A major challenge to contemporary sociolinguistics is how to capture and contextualise the ways meanings are constructed through flows across multiple channels and across time. I introduce a study of a professional journalist’s use of Twitter, specifically focussing on the performance of humour. Deploying linguistic ethnography, I recognise “creativity as rooted in, and deriving meaning from, particular contexts” (Maybin and Swann, 2007: 500). To make sense of this practice I needed to trace flows across different media channels, and over time. With examples collected between March 2010 and January 2013, I explore how the performances of humour are keyed and enacted (Bauman, 1986):
• Performances are shaped by the affordances of channels (Twitter, radio, writing etc.), yet flows across can be managed creatively, conveying “polysemic content to audiences, actual and imagined” (Papacharissi, 2012: 1989).

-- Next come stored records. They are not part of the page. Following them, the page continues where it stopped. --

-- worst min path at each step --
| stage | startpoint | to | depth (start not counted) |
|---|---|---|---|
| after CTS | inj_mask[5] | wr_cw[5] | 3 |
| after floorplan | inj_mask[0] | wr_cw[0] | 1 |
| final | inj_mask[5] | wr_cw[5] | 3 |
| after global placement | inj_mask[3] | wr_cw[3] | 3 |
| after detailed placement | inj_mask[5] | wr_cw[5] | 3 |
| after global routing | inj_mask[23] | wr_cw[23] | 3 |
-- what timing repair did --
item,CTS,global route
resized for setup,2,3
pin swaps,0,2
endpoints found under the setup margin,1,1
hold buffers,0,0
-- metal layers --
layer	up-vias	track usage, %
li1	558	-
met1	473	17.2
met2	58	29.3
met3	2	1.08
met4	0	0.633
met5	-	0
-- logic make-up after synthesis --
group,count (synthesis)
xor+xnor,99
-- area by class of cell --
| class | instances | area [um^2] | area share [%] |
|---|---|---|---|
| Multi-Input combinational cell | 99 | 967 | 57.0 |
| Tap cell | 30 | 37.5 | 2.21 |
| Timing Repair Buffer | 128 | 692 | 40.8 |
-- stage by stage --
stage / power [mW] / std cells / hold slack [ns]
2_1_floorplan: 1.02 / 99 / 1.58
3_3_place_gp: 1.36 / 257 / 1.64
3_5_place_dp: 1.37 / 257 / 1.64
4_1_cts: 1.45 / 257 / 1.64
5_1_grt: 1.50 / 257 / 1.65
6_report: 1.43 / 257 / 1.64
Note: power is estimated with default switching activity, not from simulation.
<file path="config.mk">
export PLATFORM = sky130hd
export DESIGN_NAME = dlm_err_log
export DESIGN_NICKNAME = d
export VERILOG_FILES = /design/src/dlm_err_log.sv
export VERILOG_INCLUDE_DIRS = /design/src /design/src/src
export SDC_FILE = /design/constraint.sdc
export NUM_CORES = 1
export LEC_CHECK = 0
export BUFFER_PORTS_ARGS = -buffer_cell sky130_fd_sc_hd__buf_2
export CORE_UTILIZATION = 42
export DETAILED_ROUTE_END_ITERATION = 16
export GPL_TIMING_DRIVEN = 0
export MAX_ROUTING_LAYER = met4
export PLACE_DENSITY = 0.81
export RECOVER_POWER = 25
export SYNTH_ARGS = -nofsm -noshare
export SYNTH_HDL_FRONTEND = slang
export SYNTH_SLANG_ARGS = --single-unit
</file>
<file path="constraint.sdc">
create_clock -name clk -period 1.6 [get_ports clk]
set_clock_uncertainty 0.1 [all_clocks]
set_input_delay 0.32 -clock clk [delete_from_list [all_inputs] [get_ports clk]]
set_output_delay 0.32 -clock clk [all_outputs]
set_load 0.03 [all_outputs]
</file>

• Temporal dimensions of the collaborative construction of humour are varied, from the scale of several decades to momentary performances.
• The professional performances studied here display diverse framings of identity: of others’ as well as the construction of his own media personality, through dialogic interactions with different dimensions of symmetry.

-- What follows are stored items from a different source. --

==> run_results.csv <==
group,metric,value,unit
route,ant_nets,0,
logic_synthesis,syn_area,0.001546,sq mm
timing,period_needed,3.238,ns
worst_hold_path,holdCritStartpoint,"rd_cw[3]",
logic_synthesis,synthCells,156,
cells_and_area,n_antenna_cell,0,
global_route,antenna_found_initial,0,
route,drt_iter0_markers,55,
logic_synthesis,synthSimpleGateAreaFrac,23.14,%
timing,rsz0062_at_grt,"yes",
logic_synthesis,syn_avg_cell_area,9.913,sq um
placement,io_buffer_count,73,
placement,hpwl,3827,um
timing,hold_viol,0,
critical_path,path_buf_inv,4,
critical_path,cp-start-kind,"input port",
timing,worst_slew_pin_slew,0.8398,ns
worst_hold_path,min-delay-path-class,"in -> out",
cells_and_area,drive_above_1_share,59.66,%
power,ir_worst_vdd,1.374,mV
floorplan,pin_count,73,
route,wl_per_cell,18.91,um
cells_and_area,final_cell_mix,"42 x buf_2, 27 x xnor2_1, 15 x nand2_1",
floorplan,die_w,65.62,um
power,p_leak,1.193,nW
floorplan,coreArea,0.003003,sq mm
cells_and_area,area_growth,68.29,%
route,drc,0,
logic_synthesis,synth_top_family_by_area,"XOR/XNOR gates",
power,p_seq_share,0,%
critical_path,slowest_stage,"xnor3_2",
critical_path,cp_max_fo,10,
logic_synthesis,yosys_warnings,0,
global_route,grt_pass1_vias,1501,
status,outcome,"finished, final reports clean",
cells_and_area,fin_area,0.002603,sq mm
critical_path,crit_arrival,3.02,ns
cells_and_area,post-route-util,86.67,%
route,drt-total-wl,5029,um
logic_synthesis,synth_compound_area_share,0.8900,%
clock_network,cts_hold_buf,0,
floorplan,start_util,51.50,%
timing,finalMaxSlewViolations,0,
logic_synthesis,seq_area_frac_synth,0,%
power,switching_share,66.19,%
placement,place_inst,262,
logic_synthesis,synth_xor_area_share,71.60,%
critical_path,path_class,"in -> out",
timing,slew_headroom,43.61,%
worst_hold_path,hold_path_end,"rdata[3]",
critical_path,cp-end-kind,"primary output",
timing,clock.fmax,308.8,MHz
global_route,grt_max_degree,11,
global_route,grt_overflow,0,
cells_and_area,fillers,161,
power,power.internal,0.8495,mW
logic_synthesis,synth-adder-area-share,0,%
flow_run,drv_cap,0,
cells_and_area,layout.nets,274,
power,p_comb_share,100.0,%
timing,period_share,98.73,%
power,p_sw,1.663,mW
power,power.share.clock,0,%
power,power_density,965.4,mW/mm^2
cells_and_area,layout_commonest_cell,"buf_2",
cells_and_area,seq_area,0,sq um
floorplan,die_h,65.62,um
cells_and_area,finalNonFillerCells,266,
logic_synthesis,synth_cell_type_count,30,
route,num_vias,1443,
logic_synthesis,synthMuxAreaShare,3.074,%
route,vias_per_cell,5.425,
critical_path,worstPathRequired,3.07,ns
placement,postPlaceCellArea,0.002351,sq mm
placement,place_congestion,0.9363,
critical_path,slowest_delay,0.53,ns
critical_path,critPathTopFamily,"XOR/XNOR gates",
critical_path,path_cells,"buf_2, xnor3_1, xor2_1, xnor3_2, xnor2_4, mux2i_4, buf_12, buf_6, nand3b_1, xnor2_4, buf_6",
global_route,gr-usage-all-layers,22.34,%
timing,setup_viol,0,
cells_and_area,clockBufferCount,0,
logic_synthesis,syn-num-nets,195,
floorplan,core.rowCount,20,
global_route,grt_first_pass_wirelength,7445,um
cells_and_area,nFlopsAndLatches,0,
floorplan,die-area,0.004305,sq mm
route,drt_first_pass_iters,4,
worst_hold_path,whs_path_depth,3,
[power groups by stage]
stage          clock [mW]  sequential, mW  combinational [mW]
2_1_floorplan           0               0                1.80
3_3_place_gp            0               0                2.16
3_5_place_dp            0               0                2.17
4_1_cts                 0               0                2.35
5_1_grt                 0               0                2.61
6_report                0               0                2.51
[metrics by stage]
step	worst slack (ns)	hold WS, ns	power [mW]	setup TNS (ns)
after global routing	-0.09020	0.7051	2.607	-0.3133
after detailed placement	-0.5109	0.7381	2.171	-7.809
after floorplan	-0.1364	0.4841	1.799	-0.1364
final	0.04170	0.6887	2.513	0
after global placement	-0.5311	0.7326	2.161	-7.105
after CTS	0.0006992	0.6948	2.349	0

This case study illustrates some of the benefits and challenges of bringing an ethnographic approach to the study of a specific communicative practice situated within a media ecology (Gillen, 2014).
References
Bauman, R. and Briggs, C. (1990) Poetics and performance as critical perspectives on language and social life. Annual Review of Anthropology 19: 59-88.
Gillen, J. (2014) Digital Literacies. London: Routledge.
Maybin, J. & Swann, J. (2007). Everyday creativity in language: textuality, contextuality, and critique. Applied Linguistics 28 (4): 497-517.
Papacharissi, Z. (2012) ‘Without you, I’m nothing: performances of the self on
Twitter. International Journal of Communication 6: 1989–2006.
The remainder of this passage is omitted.